:: The task ::
Use the entries below and reproduce exactly the lines from the one containing "startpoint = cnt_q[1]$_DFFE_PP0P_" down to the one containing "row_count = 24", both of them included.

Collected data
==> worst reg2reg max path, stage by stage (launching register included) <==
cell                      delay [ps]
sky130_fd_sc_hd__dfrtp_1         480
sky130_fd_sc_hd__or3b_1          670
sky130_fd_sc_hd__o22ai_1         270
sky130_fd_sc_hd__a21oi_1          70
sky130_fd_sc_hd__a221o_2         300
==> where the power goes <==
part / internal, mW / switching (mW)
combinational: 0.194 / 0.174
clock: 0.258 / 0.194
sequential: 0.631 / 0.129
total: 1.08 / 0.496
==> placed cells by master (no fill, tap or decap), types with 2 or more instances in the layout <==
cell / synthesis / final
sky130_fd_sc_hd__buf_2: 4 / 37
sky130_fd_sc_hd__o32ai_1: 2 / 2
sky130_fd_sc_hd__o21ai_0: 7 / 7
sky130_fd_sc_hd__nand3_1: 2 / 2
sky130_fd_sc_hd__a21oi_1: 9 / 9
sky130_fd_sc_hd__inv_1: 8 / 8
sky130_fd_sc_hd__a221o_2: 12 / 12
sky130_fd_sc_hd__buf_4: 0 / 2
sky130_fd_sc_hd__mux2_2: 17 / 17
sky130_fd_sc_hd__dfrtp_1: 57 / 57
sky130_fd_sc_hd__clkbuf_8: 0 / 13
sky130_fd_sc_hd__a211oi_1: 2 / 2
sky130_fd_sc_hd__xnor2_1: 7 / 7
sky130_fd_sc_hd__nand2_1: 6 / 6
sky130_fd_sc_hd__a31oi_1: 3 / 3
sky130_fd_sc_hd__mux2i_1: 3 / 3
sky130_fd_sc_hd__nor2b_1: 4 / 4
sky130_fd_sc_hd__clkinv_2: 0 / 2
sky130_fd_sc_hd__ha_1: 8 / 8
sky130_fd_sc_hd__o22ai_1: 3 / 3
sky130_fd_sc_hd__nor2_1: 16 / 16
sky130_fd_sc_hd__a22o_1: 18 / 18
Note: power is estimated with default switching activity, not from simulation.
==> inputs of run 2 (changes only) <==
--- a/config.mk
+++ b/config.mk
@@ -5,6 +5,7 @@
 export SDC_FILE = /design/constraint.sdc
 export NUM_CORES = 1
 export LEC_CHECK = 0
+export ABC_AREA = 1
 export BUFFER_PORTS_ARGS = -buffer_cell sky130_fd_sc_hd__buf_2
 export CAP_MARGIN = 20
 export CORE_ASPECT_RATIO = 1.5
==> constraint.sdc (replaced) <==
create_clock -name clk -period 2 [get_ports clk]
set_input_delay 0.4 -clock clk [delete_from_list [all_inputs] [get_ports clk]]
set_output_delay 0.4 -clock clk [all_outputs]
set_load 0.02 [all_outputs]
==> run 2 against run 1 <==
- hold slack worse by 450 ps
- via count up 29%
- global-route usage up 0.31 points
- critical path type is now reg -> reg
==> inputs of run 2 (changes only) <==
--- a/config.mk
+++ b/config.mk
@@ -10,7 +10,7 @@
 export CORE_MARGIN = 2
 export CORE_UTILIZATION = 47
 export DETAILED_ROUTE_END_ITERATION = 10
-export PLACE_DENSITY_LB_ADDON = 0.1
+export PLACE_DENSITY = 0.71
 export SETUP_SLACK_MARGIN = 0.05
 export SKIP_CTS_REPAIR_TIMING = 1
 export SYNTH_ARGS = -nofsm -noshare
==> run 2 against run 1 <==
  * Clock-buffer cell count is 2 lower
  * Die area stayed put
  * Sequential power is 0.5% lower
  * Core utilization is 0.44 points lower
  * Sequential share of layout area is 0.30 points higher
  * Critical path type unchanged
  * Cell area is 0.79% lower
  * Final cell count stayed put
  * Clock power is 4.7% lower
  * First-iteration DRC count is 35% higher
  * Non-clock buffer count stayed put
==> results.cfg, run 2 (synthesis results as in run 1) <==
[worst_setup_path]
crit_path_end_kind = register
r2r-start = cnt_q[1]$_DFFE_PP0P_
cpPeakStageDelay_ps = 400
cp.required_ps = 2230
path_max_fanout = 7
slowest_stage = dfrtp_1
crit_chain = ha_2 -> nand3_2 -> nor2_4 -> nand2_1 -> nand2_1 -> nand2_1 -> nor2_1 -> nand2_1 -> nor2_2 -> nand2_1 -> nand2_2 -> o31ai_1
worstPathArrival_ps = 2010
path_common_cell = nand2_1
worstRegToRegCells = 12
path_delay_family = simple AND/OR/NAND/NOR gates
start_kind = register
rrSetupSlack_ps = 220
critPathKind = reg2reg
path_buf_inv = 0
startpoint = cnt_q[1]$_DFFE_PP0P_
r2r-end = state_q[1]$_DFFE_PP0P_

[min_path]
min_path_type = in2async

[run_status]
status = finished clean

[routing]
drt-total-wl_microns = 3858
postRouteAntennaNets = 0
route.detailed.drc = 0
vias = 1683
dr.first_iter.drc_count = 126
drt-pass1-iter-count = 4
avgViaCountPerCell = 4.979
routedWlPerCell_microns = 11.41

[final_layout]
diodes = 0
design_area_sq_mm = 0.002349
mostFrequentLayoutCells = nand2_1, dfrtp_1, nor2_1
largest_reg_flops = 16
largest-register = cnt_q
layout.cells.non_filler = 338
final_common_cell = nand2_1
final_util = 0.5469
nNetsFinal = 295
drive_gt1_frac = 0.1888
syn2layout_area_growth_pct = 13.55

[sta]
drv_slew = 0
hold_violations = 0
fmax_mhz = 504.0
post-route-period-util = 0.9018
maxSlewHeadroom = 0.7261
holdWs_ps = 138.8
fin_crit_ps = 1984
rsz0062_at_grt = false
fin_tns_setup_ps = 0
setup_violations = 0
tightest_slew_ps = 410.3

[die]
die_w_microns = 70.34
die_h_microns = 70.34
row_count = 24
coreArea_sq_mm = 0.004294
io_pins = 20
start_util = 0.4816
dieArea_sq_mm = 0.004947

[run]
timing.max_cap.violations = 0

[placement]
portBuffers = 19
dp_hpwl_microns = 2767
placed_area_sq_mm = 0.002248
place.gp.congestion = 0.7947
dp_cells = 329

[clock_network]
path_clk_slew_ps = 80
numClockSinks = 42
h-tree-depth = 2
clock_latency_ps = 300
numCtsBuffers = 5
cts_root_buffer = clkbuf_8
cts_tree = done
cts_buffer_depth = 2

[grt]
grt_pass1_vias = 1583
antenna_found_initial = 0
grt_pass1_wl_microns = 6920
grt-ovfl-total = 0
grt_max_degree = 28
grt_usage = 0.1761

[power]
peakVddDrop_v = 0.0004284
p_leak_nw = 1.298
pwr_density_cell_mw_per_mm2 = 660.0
--- config.mk ---
export PLATFORM = sky130hd
export DESIGN_NAME = func_sweep_ctrl_flat
export DESIGN_NICKNAME = d
export VERILOG_FILES = /design/src/rtl/func_sweep_ctrl_if.sv /design/src/rtl/func_sweep_ctrl.sv /design/src/flat_wrapper.sv
export SDC_FILE = /design/constraint.sdc
export NUM_CORES = 1
export LEC_CHECK = 0
export CAP_MARGIN = 30
export CORE_MARGIN = 5
export CORE_UTILIZATION = 30
export DETAILED_ROUTE_END_ITERATION = 7
export GPL_TIMING_DRIVEN = 0
export RECOVER_POWER = 25
export SLEW_MARGIN = 15
export SYNTH_ARGS = -nofsm -noshare
export SYNTH_HDL_FRONTEND = slang
export SYNTH_SLANG_ARGS = --single-unit
--- constraint.sdc ---
create_clock -name clk -period 1.87 [get_ports clk]
set_clock_uncertainty 0.2 [all_clocks]
set_input_delay 0.187 -clock clk [delete_from_list [all_inputs] [get_ports clk]]
set_output_delay 0.187 -clock clk [all_outputs]
set_load 0.005 [all_outputs]
--- src/rtl/func_sweep_ctrl_if.sv ---
// Signal bundle between the truth-table sweep controller and its environment.
// master = sweep controller side, slave = stimulus / function-under-test side.
interface func_sweep_ctrl_if;
  logic        start;
  logic        abort;
  logic [15:0] expected;
  logic        f_in;
  logic        a, b, c, d;
  logic        busy;
  logic        done;
  logic [15:0] tbl;
  logic [4:0]  ones;
  logic        pass;

  modport master (
    input  start, abort, expected, f_in,
    output a, b, c, d, busy, done, tbl, ones, pass
  );

  modport slave (
    output start, abort, expected, f_in,
    input  a, b, c, d, busy, done, tbl, ones, pass
  );
endinterface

:: Answer for this exercise ::
startpoint = cnt_q[1]$_DFFE_PP0P_
r2r-end = state_q[1]$_DFFE_PP0P_

[min_path]
min_path_type = in2async

[run_status]
status = finished clean

[routing]
drt-total-wl_microns = 3858
postRouteAntennaNets = 0
route.detailed.drc = 0
vias = 1683
dr.first_iter.drc_count = 126
drt-pass1-iter-count = 4
avgViaCountPerCell = 4.979
routedWlPerCell_microns = 11.41

[final_layout]
diodes = 0
design_area_sq_mm = 0.002349
mostFrequentLayoutCells = nand2_1, dfrtp_1, nor2_1
largest_reg_flops = 16
largest-register = cnt_q
layout.cells.non_filler = 338
final_common_cell = nand2_1
final_util = 0.5469
nNetsFinal = 295
drive_gt1_frac = 0.1888
syn2layout_area_growth_pct = 13.55

[sta]
drv_slew = 0
hold_violations = 0
fmax_mhz = 504.0
post-route-period-util = 0.9018
maxSlewHeadroom = 0.7261
holdWs_ps = 138.8
fin_crit_ps = 1984
rsz0062_at_grt = false
fin_tns_setup_ps = 0
setup_violations = 0
tightest_slew_ps = 410.3

[die]
die_w_microns = 70.34
die_h_microns = 70.34
row_count = 24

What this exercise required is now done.